Pseudocode and Midterm 2

  • Given: Array a of n positive integers

  • Find: Rearrangement of a such that

    1. All odd numbers are in increasing order

    2. All even numbers are in increasing order

    3. Every pair of even numbers of the form n, n + 2 is separated by an odd number

    Fail otherwise

  • Part A: Find an O(n2) time O(1) space algorithm

    • Strategy: Use modified selection sort to put consecutive elements in place; try to place the even elements first, subject to the constraints

        for i in 0..n-1
            j <- index of the minimum even element in a[i]..a[n-1]
            if j exists and (i = 0 or a[i-1] =/= a[j] - 2)
                 swap a[i] with a[j]
            j <- index of the minimum odd element in a[i]..a[n-1]
            if j exists
                 swap a[i] with a[j]
  • Part B: Find an O(n lg n) time O(n) space algorithm

    • Strategy: Sort the evens and odds separately, then take from them one at a time in the right order.

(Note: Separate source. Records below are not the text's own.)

<file path="src/hw/rtl/nsp_pkg.sv">
// Package for the note string parser: word types, command codes and defaults.
// Depends on nothing; every other file of the block imports it.
package nsp_pkg;

  // Input word: one character of the note string.
  typedef struct packed {
    logic [7:0] char_code;
    logic       last_char;
  } in_word_t;

  // Result word: one note event or one error report.
  typedef struct packed {
    logic [3:0]  command_code;
    logic [5:0]  shift_biased;
    logic [2:0]  octave;
    logic [6:0]  velocity;
    logic [10:0] length;
    logic        bad_char;
    logic        end_of_string;
  } out_word_t;

  // Register file contents.
  typedef struct packed {
    logic signed [5:0] start_shift;
    logic [2:0]        start_octave;
    logic [6:0]        default_velocity;
    logic [10:0]       default_length;
  } cfg_t;

  // Up to two results made by one character, queued together.
  typedef struct packed {
    out_word_t first;
    out_word_t second;
    logic      has_second;
  } out_pair_t;

  // Register indexes (byte address is 4 times the index).
  localparam int unsigned CfgAddrWidth = 4;
  typedef enum logic [1:0] {
    REG_START_SHIFT      = 2'd0,
    REG_START_OCTAVE     = 2'd1,
    REG_DEFAULT_VELOCITY = 2'd2,
    REG_DEFAULT_LENGTH   = 2'd3
  } reg_idx_t;

  localparam logic signed [5:0] START_SHIFT_RST      = 6'sd1;
  localparam logic [2:0]        START_OCTAVE_RST     = 3'd4;
  localparam logic [6:0]        DEFAULT_VELOCITY_RST = 7'd100;
  localparam logic [10:0]       DEFAULT_LENGTH_RST   = 11'd120;

  // Command codes; notes A..G are 0..6.
  localparam logic [3:0] CMD_NOTE_LAST = 4'd6;
  localparam logic [3:0] CMD_REST      = 4'd7;
  localparam logic [3:0] CMD_PLUS      = 4'd8;
  localparam logic [3:0] CMD_MINUS     = 4'd9;
  localparam logic [3:0] CMD_SHARP     = 4'd10;
  localparam logic [3:0] CMD_FLAT      = 4'd11;
  localparam logic [3:0] CMD_OCT_UP    = 4'd12;
  localparam logic [3:0] CMD_OCT_DOWN  = 4'd13;
  localparam logic [3:0] CMD_VEL       = 4'd14;
  localparam logic [3:0] CMD_MOD       = 4'd15;

  localparam int unsigned NSP_QUEUE_DEPTH = 2;

endpackage

</file>
<file path="src/hw/rtl/nsp_cfg_regs.sv">
// APB-style register file of the note string parser.
// Depends on nsp_pkg for cfg_t, register indexes and reset values.
module nsp_cfg_regs (
  input  logic                              clk,
  input  logic                              rst_n,
  input  logic                              psel,
  input  logic                              penable,
  input  logic                              pwrite,
  input  logic [nsp_pkg::CfgAddrWidth-1:0]  paddr,
  input  logic [31:0]                       pwdata,
  output logic [31:0]                       prdata,
  output logic                              pready,
  output nsp_pkg::cfg_t                     cfg
);
  import nsp_pkg::*;

  cfg_t     cfg_r;
  reg_idx_t idx;
  logic     wr_en;

  assign idx    = reg_idx_t'(paddr[3:2]);
  assign wr_en  = psel && penable && pwrite;
  assign pready = 1'b1;
  assign cfg    = cfg_r;

  always_ff @(posedge clk) begin
    if (!rst_n) begin
      cfg_r.start_shift      <= START_SHIFT_RST;
      cfg_r.start_octave     <= START_OCTAVE_RST;
      cfg_r.default_velocity <= DEFAULT_VELOCITY_RST;
      cfg_r.default_length   <= DEFAULT_LENGTH_RST;
    end else if (wr_en) begin
      unique case (idx)
        REG_START_SHIFT:      cfg_r.start_shift      <= pwdata[5:0];
        REG_START_OCTAVE:     cfg_r.start_octave     <= pwdata[2:0];
        REG_DEFAULT_VELOCITY: cfg_r.default_velocity <= pwdata[6:0];
        REG_DEFAULT_LENGTH:   cfg_r.default_length   <= pwdata[10:0];
        default: ;
      endcase
    end
  end

  always_comb begin
    unique case (idx)
      REG_START_SHIFT:      prdata = {26'd0, cfg_r.start_shift};
      REG_START_OCTAVE:     prdata = {29'd0, cfg_r.start_octave};
      REG_DEFAULT_VELOCITY: prdata = {25'd0, cfg_r.default_velocity};
      REG_DEFAULT_LENGTH:   prdata = {21'd0, cfg_r.default_length};
      default:              prdata = 32'd0;
    endcase
  end

endmodule

</file>
<file path="src/hw/rtl/nsp_parse.sv">
// Input register and single-pass parse step of the note string parser.
// Depends on nsp_pkg for word types and command codes.
module nsp_parse (
  input  logic                 clk,
  input  logic                 rst_n,
  input  logic                 in_valid,
  output logic                 in_stall,
  input  nsp_pkg::in_word_t    in_word,
  input  nsp_pkg::cfg_t        cfg,
  input  logic                 q_full,
  output logic                 q_push,
  output nsp_pkg::out_pair_t   q_pair
);
  import nsp_pkg::*;

  typedef enum logic [3:0] {
    PH_START = 4'b0001,
    PH_NOTE  = 4'b0010,
    PH_NUM   = 4'b0100,
    PH_IDLE  = 4'b1000
  } phase_t;

  localparam logic [7:0] CH_SPACE = 8'h20;
  localparam logic [7:0] CH_HASH  = 8'h23;
  localparam logic [7:0] CH_PLUS  = 8'h2B;
  localparam logic [7:0] CH_MINUS = 8'h2D;
  localparam logic [7:0] CH_ZERO  = 8'h30;
  localparam logic [7:0] CH_NINE  = 8'h39;
  localparam logic [7:0] CH_LT    = 8'h3C;
  localparam logic [7:0] CH_EQ    = 8'h3D;
  localparam logic [7:0] CH_GT    = 8'h3E;
  localparam logic [7:0] CH_A     = 8'h41;
  localparam logic [7:0] CH_G     = 8'h47;
  localparam logic [7:0] CH_R     = 8'h52;
  localparam logic [7:0] CH_LBR   = 8'h5B;
  localparam logic [7:0] CH_RBR   = 8'h5D;
  localparam logic [7:0] CH_M     = 8'h6D;
  localparam logic [7:0] CH_V     = 8'h76;
  localparam logic [10:0] NUM_MAX = 11'd2047;
  localparam logic [5:0]  SHIFT_ZERO = 6'd32;
  localparam logic [5:0]  SHIFT_TOP  = 6'd63;
  localparam logic [2:0]  OCT_TOP    = 3'd7;

  in_word_t   in_r;
  logic       in_full_r;
  phase_t     phase_r, phase_nxt;
  logic [3:0] pend_r, pend_nxt;
  logic [1:0] acc_cnt_r, acc_cnt_nxt;
  logic [10:0] num_r, num_nxt;
  logic       has_dig_r, has_dig_nxt;
  logic [5:0] shift_r, shift_nxt;
  logic [2:0] oct_r, oct_nxt;

  logic       fire;
  logic       is_digit, is_acc, pending, new_cmd, bad;
  logic [3:0] code;
  logic [14:0] num_wide;
  logic [1:0] n_res;
  out_word_t  res0, res1, bad_word;

  function automatic out_word_t emit_word(input logic [3:0] pcode, input logic [10:0] num,
                                          input logic has_dig, input logic [5:0] sh,
                                          input logic [2:0] oc, input cfg_t c);
    out_word_t  w;
    logic [6:0] num7;
    num7 = (num > 11'd127) ? 7'd127 : num[6:0];
    w.command_code  = pcode;
    w.shift_biased  = sh;
    w.octave        = oc;
    w.velocity      = c.default_velocity;
    w.length        = has_dig ? num : c.default_length;
    w.bad_char      = 1'b0;
    w.end_of_string = 1'b0;
    if (pcode == CMD_VEL) begin
      w.velocity = has_dig ? num7 : c.default_velocity;
      w.length   = c.default_length;
    end else if (pcode == CMD_MOD) begin
      w.velocity = has_dig ? num7 : 7'd0;
      w.length   = c.default_length;
    end
    return w;
  endfunction

  assign fire     = in_full_r && !q_full;
  assign in_stall = in_full_r && !fire;

  always_comb begin
    phase_nxt   = phase_r;
    pend_nxt    = pend_r;
    acc_cnt_nxt = acc_cnt_r;
    num_nxt     = num_r;
    has_dig_nxt = has_dig_r;
    shift_nxt   = shift_r;
    oct_nxt     = oct_r;
    n_res       = 2'd0;
    res0        = '0;
    res1        = '0;
    new_cmd     = 1'b0;
    bad         = 1'b0;
    code        = '0;
    num_wide    = '0;
    bad_word    = '0;

    is_digit = (in_r.char_code >= CH_ZERO) && (in_r.char_code <= CH_NINE);
    is_acc   = (in_r.char_code == CH_HASH) || (in_r.char_code == CH_EQ);

    // Reload shift and octave on the first character of a string.
    if (phase_r == PH_START) begin
      shift_nxt = {~cfg.start_shift[5], cfg.start_shift[4:0]};
      oct_nxt   = cfg.start_octave;
      phase_nxt = PH_IDLE;
    end
    pending = (phase_nxt == PH_NOTE) || (phase_nxt == PH_NUM);

    if (phase_nxt == PH_NOTE && is_acc && acc_cnt_r != 2'd3) begin
      if (in_r.char_code == CH_HASH) begin
        if (shift_nxt != SHIFT_TOP) shift_nxt = shift_nxt + 6'd1;
      end else begin
        if (shift_nxt != 6'd0) shift_nxt = shift_nxt - 6'd1;
      end
      acc_cnt_nxt = acc_cnt_r + 2'd1;
    end else if (pending && is_digit) begin
      num_wide = {1'b0, num_r, 3'b000} + {3'b000, num_r, 1'b0}
               + {11'd0, in_r.char_code[3:0]};
      num_nxt     = (num_wide > {4'd0, NUM_MAX}) ? NUM_MAX : num_wide[10:0];
      has_dig_nxt = 1'b1;
      phase_nxt   = PH_NUM;
    end else begin
      if (pending) begin
        res0      = emit_word(pend_r, num_r, has_dig_r, shift_nxt, oct_nxt, cfg);
        n_res     = 2'd1;
        phase_nxt = PH_IDLE;
      end
      new_cmd = 1'b1;
      if (in_r.char_code >= CH_A && in_r.char_code <= CH_G) begin
        code      = in_r.char_code[3:0] - CH_A[3:0];
        shift_nxt = SHIFT_ZERO;
      end else begin
        case (in_r.char_code)
          CH_SPACE: new_cmd = 1'b0;
          CH_R:     code = CMD_REST;
          CH_PLUS: begin
            code = CMD_PLUS;
            if (shift_nxt != SHIFT_TOP) shift_nxt = shift_nxt + 6'd1;
          end
          CH_MINUS: begin
            code = CMD_MINUS;
            if (shift_nxt != 6'd0) shift_nxt = shift_nxt - 6'd1;
          end
          CH_HASH: begin
            code = CMD_SHARP;
            if (shift_nxt != SHIFT_TOP) shift_nxt = shift_nxt + 6'd1;
          end
          CH_EQ: begin
            code = CMD_FLAT;
            if (shift_nxt != 6'd0) shift_nxt = shift_nxt - 6'd1;
          end
          CH_LBR, CH_LT: begin
            code = CMD_OCT_UP;
            if (oct_nxt != OCT_TOP) oct_nxt = oct_nxt + 3'd1;
          end
          CH_RBR, CH_GT: begin
            code = CMD_OCT_DOWN;
            if (oct_nxt != 3'd0) oct_nxt = oct_nxt - 3'd1;
          end
          CH_V:     code = CMD_VEL;
          CH_M:     code = CMD_MOD;
          default: begin
            new_cmd = 1'b0;
            bad     = 1'b1;
          end
        endcase
      end
      if (new_cmd) begin
        pend_nxt    = code;
        acc_cnt_nxt = 2'd0;
        num_nxt     = 11'd0;
        has_dig_nxt = 1'b0;
        phase_nxt   = (code <= CMD_NOTE_LAST) ? PH_NOTE : PH_NUM;
      end else if (bad) begin
        bad_word.shift_biased = shift_nxt;
        bad_word.octave       = oct_nxt;
        bad_word.bad_char     = 1'b1;
        if (n_res == 2'd0) res0 = bad_word;
        else res1 = bad_word;
        n_res = n_res + 2'd1;
      end
    end

    // End of string: flush the held command, mark the last result.
    if (in_r.last_char) begin
      if (phase_nxt == PH_NOTE || phase_nxt == PH_NUM) begin
        if (n_res == 2'd0) begin
          res0 = emit_word(pend_nxt, num_nxt, has_dig_nxt, shift_nxt, oct_nxt, cfg);
        end else begin
          res1 = emit_word(pend_nxt, num_nxt, has_dig_nxt, shift_nxt, oct_nxt, cfg);
        end
        n_res = n_res + 2'd1;
      end
      if (n_res == 2'd1) res0.end_of_string = 1'b1;
      if (n_res == 2'd2) res1.end_of_string = 1'b1;
      phase_nxt = PH_START;
    end
  end

  assign q_push            = fire && (n_res != 2'd0);
  assign q_pair.first      = res0;
  assign q_pair.second     = res1;
  assign q_pair.has_second = n_res[1];

  always_ff @(posedge clk) begin
    if (!rst_n) begin
      in_full_r <= 1'b0;
      phase_r   <= PH_START;
      pend_r    <= '0;
      acc_cnt_r <= '0;
      num_r     <= '0;
      has_dig_r <= 1'b0;
      shift_r   <= {~START_SHIFT_RST[5], START_SHIFT_RST[4:0]};
      oct_r     <= START_OCTAVE_RST;
    end else begin
      if (in_valid && !in_stall) begin
        in_full_r <= 1'b1;
      end else if (fire) begin
        in_full_r <= 1'b0;
      end
      if (fire) begin
        phase_r   <= phase_nxt;
        pend_r    <= pend_nxt;
        acc_cnt_r <= acc_cnt_nxt;
        num_r     <= num_nxt;
        has_dig_r <= has_dig_nxt;
        shift_r   <= shift_nxt;
        oct_r     <= oct_nxt;
      end
    end
  end

  always_ff @(posedge clk) begin
    if (in_valid && !in_stall) in_r <= in_word;
  end

endmodule

</file>
<file path="src/hw/rtl/nsp_pair_queue.sv">
// Parser result queue: holds result pairs, sends one word a cycle unless stalled.
// Depends on nsp_pkg for out_pair_t and out_word_t.
module nsp_pair_queue #(
  parameter int unsigned DEPTH = nsp_pkg::NSP_QUEUE_DEPTH
) (
  input  logic                clk,
  input  logic                rst_n,
  input  logic                push,
  input  nsp_pkg::out_pair_t  push_pair,
  output logic                full,
  output logic                out_valid,
  input  logic                out_stall,
  output nsp_pkg::out_word_t  out_word
);
  import nsp_pkg::*;

  localparam int unsigned PtrW = (DEPTH > 1) ? $clog2(DEPTH) : 1;
  localparam int unsigned CntW = $clog2(DEPTH + 1);
  localparam logic [PtrW-1:0] PtrLast = PtrW'(DEPTH - 1);

  out_pair_t         mem_r [DEPTH];
  logic [PtrW-1:0]   wr_ptr_r, rd_ptr_r;
  logic [CntW-1:0]   cnt_r;
  logic              sel_r;
  out_pair_t         head;
  logic              take, pop;

  assign head      = mem_r[rd_ptr_r];
  assign out_valid = (cnt_r != '0);
  assign full      = (cnt_r == CntW'(DEPTH));
  assign out_word  = sel_r ? head.second : head.first;
  assign take      = out_valid && !out_stall;
  assign pop       = take && (sel_r || !head.has_second);

  always_ff @(posedge clk) begin
    if (!rst_n) begin
      wr_ptr_r <= '0;
      rd_ptr_r <= '0;
      cnt_r    <= '0;
      sel_r    <= 1'b0;
    end else begin
      if (push) wr_ptr_r <= (wr_ptr_r == PtrLast) ? '0 : wr_ptr_r + 1'b1;
      if (pop)  rd_ptr_r <= (rd_ptr_r == PtrLast) ? '0 : rd_ptr_r + 1'b1;
      if (push && !pop) cnt_r <= cnt_r + 1'b1;
      else if (pop && !push) cnt_r <= cnt_r - 1'b1;
      if (take) sel_r <= !pop;
    end
  end

  always_ff @(posedge clk) begin
    if (push) mem_r[wr_ptr_r] <= push_pair;
  end

endmodule

</file>
<file path="src/hw/rtl/note_string_parser.sv">
// Top level of the note string parser: register file, parse stage, result queue.
// Depends on nsp_pkg, nsp_cfg_regs, nsp_parse and nsp_pair_queue.
//
//   channel | direction | handshake                  | word
//   in_     | input     | in_valid / in_stall        | in_word_t  (char_code, last_char)
//   out_    | output    | out_valid / out_stall      | out_word_t (command .. end_of_string)
//   cfg     | input     | psel penable pwrite pready | 32-bit registers at 4*index
//
// A character is accepted into the input register and parsed there in one
// pass once the queue has room, which writes zero, one or two results as
// one queue entry. The queue sends one word a cycle while out_stall is low,
// so the single output port sets the sustained rate: a character making two
// results sends two words.
// Reset is synchronous and active low; it clears the queue and restarts the
// string state. A stall on the output holds the word and fills the queue;
// the input stalls only when the queue is full and the input register is busy.
module note_string_parser #(
  parameter int unsigned QUEUE_DEPTH = nsp_pkg::NSP_QUEUE_DEPTH
) (
  input  logic                              clk,
  input  logic                              rst_n,
  input  logic                              in_valid,
  output logic                              in_stall,
  input  nsp_pkg::in_word_t                 in_word,
  output logic                              out_valid,
  input  logic                              out_stall,
  output nsp_pkg::out_word_t                out_word,
  input  logic                              psel,
  input  logic                              penable,
  input  logic                              pwrite,
  input  logic [nsp_pkg::CfgAddrWidth-1:0]  paddr,
  input  logic [31:0]                       pwdata,
  output logic [31:0]                       prdata,
  output logic                              pready
);
  import nsp_pkg::*;

  cfg_t      cfg;
  logic      q_full;
  logic      q_push;
  out_pair_t q_pair;

  // Configuration registers; the user must write them only while the parser is idle; the block does not enforce it.
  nsp_cfg_regs u_regs (
    .clk     (clk),
    .rst_n   (rst_n),
    .psel    (psel),
    .penable (penable),
    .pwrite  (pwrite),
    .paddr   (paddr),
    .pwdata  (pwdata),
    .prdata  (prdata),
    .pready  (pready),
    .cfg     (cfg)
  );

  // Hold one character, advance the string state and build its results.
  nsp_parse u_parse (
    .clk      (clk),
    .rst_n    (rst_n),
    .in_valid (in_valid),
    .in_stall (in_stall),
    .in_word  (in_word),
    .cfg      (cfg),
    .q_full   (q_full),
    .q_push   (q_push),
    .q_pair   (q_pair)
  );

  // Queue result pairs and drain them one word at a time.
  nsp_pair_queue #(
    .DEPTH (QUEUE_DEPTH)
  ) u_queue (
    .clk       (clk),
    .rst_n     (rst_n),
    .push      (q_push),
    .push_pair (q_pair),
    .full      (q_full),
    .out_valid (out_valid),
    .out_stall (out_stall),
    .out_word  (out_word)
  );

endmodule

</file>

          a_odd <- copy of odd elements of a
          a_even <- copy of even elements of a
          sort a_odd and a_even
          for i in 0..n-1
              if a_even is nonempty
                  candidate <- first element in a_even
                  if (i = 0 or a[i - 1] =/= candidate - 2)
                      a[i] <- candidate
                      delete candidate from a_even
              if a_odd is nonempty
                  a[i] <- first element in a_even
                  delete first element from a_even

Longest Increasing Subsequence

  • Sequence: A sequence s can be thought of as a function from index to element, which can in turn be thought of as a set of tuples.

      s = [5, 9, 7, 4]
      {(0, 5), (1, 9), (2, 7), (3, 4)}
  • Subsequence: A subsequence t of s is a subset of the map of s, with the indices compressed to be sequential.

      t = {(0, 9), (1, 4)}
      [9, 4]
  • Given: Sequence s of integers

  • Find: Longest subsequence t of s such that for all i in 1..|t|-1 we have t[i-1] < t[i]

  • Strategy: Recursion / induction on prefix of s. Specifically, find the LIS ending at s[i] by finding an LIS of s[0]..s[i-1] that ends with a number smaller than s[i]

  • Dynamic programming reduces complexity to O(n2) time O(n) space

  • O(n lg n) algorithm is https://www.geeksforgeeks.org/longest-monotonically-increasing-subsequence-size-n-log-n/

    The basic idea is to keep track of a bunch of sequences sequences, and binary search on the current value to figure out which can be extended and which must be dropped.

Integer Partition

  • Given: Sequence s of positive integers. Partition count k.

  • Find: Splitpoints p[1]..p[k-1] minimizing

      max[i=1..k] sum(s[p[i-1]]..s[p[i] - 1])

    where p[0] = 0, p[k] = |s| + 1

  • Strategy: For each possible first partition, find the best remaining k-1 partitions and their maximum sum.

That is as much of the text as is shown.